Saved data entries:
--------------------
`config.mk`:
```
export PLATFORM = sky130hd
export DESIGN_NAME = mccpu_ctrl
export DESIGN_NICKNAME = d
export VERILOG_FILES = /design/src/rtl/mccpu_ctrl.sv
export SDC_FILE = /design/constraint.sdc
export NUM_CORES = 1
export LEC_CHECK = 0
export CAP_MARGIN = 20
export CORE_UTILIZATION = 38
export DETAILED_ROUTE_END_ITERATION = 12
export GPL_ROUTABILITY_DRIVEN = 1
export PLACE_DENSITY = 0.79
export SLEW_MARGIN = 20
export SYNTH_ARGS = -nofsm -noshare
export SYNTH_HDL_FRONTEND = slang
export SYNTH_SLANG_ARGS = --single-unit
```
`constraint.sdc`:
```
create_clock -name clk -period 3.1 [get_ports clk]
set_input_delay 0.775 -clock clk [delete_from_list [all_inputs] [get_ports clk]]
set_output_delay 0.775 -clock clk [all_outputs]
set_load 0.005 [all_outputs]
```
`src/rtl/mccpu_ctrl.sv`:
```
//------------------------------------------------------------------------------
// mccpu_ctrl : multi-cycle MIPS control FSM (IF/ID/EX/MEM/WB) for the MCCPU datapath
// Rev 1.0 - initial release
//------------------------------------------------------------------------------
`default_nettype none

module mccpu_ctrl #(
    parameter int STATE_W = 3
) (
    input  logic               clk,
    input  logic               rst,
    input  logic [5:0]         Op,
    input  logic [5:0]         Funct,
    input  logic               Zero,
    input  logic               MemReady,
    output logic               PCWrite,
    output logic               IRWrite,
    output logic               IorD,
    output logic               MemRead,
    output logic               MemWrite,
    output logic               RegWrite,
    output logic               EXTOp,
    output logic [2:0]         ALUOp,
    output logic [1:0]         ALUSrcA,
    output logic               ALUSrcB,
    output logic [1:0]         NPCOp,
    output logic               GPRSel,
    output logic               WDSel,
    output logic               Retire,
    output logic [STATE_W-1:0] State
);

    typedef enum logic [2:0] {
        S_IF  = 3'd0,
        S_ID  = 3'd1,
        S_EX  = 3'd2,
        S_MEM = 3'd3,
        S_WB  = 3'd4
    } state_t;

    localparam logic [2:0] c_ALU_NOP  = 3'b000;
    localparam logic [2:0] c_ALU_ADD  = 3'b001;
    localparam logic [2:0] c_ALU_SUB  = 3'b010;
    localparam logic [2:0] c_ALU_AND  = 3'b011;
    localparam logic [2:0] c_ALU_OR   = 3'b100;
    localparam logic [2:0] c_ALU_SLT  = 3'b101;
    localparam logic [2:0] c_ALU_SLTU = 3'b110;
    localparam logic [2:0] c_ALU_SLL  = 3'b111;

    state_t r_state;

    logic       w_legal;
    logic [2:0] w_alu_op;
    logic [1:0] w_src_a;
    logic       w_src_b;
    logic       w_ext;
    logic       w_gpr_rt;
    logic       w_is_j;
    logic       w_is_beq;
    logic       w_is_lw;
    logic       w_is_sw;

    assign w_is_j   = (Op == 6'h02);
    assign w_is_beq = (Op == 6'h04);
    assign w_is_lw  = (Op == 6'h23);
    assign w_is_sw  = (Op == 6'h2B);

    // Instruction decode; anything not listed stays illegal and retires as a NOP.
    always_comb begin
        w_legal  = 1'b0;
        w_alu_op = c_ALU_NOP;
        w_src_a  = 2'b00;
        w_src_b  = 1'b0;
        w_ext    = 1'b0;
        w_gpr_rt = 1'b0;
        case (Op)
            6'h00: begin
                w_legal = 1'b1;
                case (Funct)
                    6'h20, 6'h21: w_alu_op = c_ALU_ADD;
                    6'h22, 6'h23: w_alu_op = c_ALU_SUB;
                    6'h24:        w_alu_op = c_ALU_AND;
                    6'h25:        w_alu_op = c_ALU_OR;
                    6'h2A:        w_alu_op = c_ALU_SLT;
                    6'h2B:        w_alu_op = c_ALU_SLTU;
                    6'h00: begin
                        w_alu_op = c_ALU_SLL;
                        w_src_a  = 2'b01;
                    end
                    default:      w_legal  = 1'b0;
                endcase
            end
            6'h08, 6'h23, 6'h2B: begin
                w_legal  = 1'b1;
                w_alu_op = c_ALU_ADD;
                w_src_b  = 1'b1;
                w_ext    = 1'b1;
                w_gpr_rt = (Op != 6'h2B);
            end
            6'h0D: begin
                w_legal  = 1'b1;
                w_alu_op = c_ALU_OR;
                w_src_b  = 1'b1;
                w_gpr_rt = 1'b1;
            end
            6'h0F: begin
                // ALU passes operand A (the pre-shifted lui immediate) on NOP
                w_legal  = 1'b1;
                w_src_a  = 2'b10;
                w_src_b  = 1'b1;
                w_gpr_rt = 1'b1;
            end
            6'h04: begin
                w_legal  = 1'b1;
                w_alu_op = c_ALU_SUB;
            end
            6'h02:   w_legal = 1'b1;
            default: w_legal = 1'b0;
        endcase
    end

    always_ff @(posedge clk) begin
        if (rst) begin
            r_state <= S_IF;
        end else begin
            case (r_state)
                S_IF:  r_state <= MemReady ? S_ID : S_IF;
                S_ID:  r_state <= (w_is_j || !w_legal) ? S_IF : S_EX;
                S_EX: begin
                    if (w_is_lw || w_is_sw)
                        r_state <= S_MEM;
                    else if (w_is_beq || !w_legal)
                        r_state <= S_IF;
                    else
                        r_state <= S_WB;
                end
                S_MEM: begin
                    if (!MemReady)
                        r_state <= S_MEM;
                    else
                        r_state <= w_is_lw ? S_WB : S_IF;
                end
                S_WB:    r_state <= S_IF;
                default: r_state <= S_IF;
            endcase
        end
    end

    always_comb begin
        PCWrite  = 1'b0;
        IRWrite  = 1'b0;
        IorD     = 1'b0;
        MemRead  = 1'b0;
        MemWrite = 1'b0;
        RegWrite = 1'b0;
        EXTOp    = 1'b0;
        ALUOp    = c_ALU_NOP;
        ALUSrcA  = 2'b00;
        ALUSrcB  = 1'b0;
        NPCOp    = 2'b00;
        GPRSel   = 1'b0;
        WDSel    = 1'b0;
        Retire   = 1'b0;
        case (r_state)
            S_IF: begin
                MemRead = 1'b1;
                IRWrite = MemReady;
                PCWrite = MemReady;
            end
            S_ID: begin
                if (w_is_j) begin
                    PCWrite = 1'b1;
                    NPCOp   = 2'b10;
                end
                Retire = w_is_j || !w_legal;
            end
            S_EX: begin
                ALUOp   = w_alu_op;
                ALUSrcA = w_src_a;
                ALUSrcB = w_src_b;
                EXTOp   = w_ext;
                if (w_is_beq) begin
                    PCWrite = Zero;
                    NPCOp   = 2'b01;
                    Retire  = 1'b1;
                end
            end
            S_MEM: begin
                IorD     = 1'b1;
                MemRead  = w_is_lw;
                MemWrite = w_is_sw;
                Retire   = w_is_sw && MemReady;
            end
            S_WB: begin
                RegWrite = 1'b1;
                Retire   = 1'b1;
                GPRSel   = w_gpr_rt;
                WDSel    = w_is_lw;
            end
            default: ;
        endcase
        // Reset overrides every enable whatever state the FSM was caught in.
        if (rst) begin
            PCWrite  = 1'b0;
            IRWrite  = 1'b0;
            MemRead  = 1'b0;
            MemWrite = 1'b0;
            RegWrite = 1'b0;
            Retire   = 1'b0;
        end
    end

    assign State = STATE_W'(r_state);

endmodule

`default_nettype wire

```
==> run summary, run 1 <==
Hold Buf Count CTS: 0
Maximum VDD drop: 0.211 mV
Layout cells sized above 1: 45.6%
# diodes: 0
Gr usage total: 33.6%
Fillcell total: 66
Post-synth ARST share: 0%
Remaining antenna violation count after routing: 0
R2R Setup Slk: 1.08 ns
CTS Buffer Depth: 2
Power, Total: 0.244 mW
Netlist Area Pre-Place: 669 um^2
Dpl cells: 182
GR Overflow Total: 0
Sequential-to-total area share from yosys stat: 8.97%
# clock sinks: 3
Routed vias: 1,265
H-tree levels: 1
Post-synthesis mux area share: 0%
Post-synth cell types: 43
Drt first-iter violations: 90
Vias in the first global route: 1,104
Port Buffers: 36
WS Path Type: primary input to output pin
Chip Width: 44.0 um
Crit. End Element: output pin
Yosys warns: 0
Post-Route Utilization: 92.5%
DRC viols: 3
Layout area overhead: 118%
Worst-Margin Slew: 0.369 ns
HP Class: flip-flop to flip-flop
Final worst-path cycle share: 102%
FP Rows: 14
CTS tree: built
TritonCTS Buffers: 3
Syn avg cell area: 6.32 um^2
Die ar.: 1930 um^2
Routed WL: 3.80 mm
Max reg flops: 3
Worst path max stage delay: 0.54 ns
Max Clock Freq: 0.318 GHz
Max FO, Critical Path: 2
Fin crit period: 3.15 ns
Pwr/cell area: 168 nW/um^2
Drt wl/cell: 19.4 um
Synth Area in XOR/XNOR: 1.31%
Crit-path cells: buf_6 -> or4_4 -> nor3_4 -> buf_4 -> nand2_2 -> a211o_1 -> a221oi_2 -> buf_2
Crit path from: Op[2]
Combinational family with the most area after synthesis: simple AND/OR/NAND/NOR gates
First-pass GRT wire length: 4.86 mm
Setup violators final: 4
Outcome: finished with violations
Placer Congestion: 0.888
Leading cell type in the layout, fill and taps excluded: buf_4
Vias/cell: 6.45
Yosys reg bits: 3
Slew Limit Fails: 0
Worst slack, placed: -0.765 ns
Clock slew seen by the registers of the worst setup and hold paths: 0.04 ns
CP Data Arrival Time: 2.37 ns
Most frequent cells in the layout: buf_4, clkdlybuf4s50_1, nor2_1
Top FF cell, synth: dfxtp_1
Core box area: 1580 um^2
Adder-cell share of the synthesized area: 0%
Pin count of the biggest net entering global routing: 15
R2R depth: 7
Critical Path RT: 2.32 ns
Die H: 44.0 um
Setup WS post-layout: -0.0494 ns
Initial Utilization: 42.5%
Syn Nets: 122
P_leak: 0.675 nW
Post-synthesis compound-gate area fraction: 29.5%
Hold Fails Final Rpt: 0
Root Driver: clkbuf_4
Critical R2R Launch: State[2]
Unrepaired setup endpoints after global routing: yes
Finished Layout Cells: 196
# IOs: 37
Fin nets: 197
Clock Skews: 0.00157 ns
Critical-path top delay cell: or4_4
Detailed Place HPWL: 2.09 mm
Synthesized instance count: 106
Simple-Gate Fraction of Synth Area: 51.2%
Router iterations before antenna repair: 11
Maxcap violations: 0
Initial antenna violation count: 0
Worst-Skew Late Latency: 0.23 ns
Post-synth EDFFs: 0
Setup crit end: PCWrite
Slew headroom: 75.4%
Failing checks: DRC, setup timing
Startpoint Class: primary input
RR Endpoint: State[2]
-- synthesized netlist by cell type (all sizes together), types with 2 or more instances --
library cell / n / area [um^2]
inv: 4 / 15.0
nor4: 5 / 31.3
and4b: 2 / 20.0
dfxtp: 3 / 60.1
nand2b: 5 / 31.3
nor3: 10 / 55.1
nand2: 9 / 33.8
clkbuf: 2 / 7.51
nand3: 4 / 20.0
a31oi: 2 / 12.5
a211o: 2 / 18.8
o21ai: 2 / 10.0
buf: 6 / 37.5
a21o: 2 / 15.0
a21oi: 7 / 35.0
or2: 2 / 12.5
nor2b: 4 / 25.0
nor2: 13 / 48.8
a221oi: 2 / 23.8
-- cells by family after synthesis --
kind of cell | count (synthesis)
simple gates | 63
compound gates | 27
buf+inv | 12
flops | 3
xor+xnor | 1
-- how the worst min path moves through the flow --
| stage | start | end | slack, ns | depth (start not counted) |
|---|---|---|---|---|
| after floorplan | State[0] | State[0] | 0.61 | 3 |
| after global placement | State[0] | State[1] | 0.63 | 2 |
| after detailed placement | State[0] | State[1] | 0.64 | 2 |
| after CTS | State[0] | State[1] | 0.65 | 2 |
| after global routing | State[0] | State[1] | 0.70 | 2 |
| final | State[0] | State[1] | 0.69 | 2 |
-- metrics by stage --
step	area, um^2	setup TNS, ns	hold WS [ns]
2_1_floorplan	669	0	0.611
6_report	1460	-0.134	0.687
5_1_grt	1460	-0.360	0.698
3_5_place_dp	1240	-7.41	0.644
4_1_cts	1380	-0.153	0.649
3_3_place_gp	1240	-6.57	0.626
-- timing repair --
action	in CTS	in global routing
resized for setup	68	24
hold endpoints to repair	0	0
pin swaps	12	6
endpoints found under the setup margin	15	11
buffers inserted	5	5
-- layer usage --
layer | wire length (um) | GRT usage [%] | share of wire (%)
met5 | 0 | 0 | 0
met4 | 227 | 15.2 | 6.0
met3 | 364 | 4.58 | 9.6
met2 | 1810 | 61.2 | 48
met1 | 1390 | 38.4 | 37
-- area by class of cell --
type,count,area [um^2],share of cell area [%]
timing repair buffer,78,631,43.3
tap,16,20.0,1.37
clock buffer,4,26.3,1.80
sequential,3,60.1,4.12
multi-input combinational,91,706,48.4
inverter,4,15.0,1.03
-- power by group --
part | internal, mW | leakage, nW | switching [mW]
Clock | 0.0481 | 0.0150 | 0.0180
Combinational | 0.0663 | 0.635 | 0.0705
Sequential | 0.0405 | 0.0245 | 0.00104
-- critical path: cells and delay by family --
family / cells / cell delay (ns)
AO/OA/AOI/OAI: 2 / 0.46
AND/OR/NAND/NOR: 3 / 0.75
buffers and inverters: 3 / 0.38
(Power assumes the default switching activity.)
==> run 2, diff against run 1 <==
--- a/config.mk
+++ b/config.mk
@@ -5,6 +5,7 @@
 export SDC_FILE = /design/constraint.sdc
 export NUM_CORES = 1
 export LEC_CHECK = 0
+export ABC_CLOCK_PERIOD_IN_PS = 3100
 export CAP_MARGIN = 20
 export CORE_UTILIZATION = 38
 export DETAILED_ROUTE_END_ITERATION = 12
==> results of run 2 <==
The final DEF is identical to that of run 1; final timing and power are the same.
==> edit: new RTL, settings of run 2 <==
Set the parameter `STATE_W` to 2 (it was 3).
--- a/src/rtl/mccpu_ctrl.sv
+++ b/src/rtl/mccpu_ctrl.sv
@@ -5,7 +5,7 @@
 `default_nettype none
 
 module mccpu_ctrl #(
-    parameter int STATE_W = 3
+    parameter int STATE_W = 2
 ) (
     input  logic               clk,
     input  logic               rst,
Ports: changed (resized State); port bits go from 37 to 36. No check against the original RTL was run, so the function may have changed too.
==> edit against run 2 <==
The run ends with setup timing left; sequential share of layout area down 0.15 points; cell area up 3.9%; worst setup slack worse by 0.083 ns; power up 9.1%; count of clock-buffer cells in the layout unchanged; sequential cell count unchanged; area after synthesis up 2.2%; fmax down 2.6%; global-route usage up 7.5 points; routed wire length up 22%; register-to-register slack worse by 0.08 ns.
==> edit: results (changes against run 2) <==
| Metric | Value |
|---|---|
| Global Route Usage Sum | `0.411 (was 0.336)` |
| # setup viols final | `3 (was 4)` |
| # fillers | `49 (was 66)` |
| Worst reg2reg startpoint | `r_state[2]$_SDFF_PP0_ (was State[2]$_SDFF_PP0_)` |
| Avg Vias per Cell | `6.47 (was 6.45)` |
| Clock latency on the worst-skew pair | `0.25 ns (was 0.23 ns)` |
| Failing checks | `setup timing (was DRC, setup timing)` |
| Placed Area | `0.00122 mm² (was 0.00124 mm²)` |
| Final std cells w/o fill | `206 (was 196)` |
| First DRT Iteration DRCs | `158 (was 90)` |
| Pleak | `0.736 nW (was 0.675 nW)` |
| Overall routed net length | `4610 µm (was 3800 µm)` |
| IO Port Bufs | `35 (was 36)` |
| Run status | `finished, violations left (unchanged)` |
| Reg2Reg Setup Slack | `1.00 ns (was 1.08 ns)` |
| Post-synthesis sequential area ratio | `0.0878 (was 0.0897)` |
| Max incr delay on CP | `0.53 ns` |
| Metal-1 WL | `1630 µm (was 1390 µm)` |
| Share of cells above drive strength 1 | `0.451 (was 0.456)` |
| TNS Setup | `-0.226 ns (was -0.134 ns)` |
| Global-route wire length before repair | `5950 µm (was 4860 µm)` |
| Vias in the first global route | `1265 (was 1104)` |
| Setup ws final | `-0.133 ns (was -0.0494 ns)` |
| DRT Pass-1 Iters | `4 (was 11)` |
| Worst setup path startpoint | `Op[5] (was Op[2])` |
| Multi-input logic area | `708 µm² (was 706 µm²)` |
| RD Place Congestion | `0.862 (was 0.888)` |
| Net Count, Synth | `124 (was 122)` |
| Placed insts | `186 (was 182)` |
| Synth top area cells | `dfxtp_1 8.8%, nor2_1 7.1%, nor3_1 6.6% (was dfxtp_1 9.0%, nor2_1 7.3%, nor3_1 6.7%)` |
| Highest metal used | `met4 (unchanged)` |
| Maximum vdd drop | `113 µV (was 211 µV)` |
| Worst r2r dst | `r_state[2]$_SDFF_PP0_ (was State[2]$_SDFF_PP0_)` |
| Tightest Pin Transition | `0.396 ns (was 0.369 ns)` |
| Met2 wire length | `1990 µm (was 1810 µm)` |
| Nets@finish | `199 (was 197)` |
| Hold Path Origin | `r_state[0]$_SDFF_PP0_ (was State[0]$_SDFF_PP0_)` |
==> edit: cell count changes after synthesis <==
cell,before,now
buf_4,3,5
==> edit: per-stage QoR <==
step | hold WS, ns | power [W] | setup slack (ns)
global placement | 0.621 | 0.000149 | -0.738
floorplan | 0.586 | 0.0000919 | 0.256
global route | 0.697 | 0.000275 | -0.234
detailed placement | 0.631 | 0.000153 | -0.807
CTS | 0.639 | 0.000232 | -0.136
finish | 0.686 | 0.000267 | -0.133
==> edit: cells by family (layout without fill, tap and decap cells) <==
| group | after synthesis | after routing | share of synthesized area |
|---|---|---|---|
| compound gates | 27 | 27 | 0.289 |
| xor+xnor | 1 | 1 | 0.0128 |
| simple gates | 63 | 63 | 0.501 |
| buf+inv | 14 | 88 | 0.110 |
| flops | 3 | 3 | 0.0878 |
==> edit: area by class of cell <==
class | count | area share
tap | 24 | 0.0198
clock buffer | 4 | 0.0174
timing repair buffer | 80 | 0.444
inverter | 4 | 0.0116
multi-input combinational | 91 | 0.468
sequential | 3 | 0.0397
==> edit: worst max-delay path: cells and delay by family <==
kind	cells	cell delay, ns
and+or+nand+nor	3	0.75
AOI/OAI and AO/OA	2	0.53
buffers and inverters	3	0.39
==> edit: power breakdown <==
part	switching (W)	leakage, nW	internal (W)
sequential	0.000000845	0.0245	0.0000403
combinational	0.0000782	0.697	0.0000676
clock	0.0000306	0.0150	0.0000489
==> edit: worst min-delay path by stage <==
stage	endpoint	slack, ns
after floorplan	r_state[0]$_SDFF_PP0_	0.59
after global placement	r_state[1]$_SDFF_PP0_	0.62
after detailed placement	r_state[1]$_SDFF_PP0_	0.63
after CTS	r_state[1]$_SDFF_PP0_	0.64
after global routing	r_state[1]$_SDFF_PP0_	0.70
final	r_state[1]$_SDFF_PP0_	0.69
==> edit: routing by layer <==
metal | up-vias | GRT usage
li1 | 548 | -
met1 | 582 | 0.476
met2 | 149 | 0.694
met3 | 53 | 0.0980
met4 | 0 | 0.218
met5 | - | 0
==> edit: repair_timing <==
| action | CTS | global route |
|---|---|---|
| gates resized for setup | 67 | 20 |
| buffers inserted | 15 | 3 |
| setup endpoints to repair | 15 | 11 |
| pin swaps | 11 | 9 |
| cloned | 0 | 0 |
--------------------
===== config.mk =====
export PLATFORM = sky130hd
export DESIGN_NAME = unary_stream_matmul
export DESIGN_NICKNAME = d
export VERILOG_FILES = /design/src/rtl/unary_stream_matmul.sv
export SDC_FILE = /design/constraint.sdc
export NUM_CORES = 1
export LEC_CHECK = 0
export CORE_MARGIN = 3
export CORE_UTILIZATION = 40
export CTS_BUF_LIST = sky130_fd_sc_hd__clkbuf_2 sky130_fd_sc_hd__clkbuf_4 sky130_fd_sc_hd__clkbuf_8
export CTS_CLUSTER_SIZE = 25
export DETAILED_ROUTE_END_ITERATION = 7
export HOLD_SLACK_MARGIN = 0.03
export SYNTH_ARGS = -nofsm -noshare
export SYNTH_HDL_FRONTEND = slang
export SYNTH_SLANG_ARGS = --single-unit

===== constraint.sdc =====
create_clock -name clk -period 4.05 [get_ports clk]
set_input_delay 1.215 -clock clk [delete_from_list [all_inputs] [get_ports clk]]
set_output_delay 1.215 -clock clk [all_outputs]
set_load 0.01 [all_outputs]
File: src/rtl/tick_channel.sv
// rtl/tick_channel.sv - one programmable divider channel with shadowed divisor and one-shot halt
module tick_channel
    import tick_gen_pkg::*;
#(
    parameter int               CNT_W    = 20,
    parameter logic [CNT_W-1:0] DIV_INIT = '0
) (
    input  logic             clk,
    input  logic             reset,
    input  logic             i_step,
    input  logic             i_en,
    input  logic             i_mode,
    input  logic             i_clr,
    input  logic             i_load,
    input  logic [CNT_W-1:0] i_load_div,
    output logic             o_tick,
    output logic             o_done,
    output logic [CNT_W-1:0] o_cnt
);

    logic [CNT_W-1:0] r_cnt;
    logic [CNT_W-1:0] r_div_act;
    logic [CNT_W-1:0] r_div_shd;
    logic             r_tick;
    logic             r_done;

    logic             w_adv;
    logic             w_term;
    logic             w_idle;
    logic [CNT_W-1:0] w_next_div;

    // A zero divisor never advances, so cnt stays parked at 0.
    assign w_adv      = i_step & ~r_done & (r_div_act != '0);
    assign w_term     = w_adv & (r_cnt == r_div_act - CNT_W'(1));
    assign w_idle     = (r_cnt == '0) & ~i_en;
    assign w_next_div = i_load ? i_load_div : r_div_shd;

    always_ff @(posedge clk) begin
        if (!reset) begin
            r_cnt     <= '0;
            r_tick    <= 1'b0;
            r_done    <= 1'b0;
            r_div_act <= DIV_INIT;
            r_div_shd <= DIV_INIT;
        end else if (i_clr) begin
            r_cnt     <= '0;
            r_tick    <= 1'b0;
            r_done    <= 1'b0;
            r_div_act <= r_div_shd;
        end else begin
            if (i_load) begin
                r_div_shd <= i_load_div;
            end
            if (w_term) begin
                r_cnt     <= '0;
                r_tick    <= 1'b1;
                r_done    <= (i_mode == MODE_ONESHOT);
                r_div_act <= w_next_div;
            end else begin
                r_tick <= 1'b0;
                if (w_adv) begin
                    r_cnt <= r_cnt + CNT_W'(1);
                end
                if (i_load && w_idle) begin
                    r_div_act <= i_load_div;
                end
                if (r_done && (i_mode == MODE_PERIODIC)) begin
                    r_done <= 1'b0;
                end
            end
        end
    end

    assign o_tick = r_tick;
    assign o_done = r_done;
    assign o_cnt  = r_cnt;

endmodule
--------------------
TASK PROMPT
Among the entries above, locate the lines containing "State[1] | 0.69 | 2 |" and "timing repair buffer,78,631,43.3", and transcribe exactly those two lines and all lines between.

TASK SOLUTION
| final | State[0] | State[1] | 0.69 | 2 |
-- metrics by stage --
step	area, um^2	setup TNS, ns	hold WS [ns]
2_1_floorplan	669	0	0.611
6_report	1460	-0.134	0.687
5_1_grt	1460	-0.360	0.698
3_5_place_dp	1240	-7.41	0.644
4_1_cts	1380	-0.153	0.649
3_3_place_gp	1240	-6.57	0.626
-- timing repair --
action	in CTS	in global routing
resized for setup	68	24
hold endpoints to repair	0	0
pin swaps	12	6
endpoints found under the setup margin	15	11
buffers inserted	5	5
-- layer usage --
layer | wire length (um) | GRT usage [%] | share of wire (%)
met5 | 0 | 0 | 0
met4 | 227 | 15.2 | 6.0
met3 | 364 | 4.58 | 9.6
met2 | 1810 | 61.2 | 48
met1 | 1390 | 38.4 | 37
-- area by class of cell --
type,count,area [um^2],share of cell area [%]
timing repair buffer,78,631,43.3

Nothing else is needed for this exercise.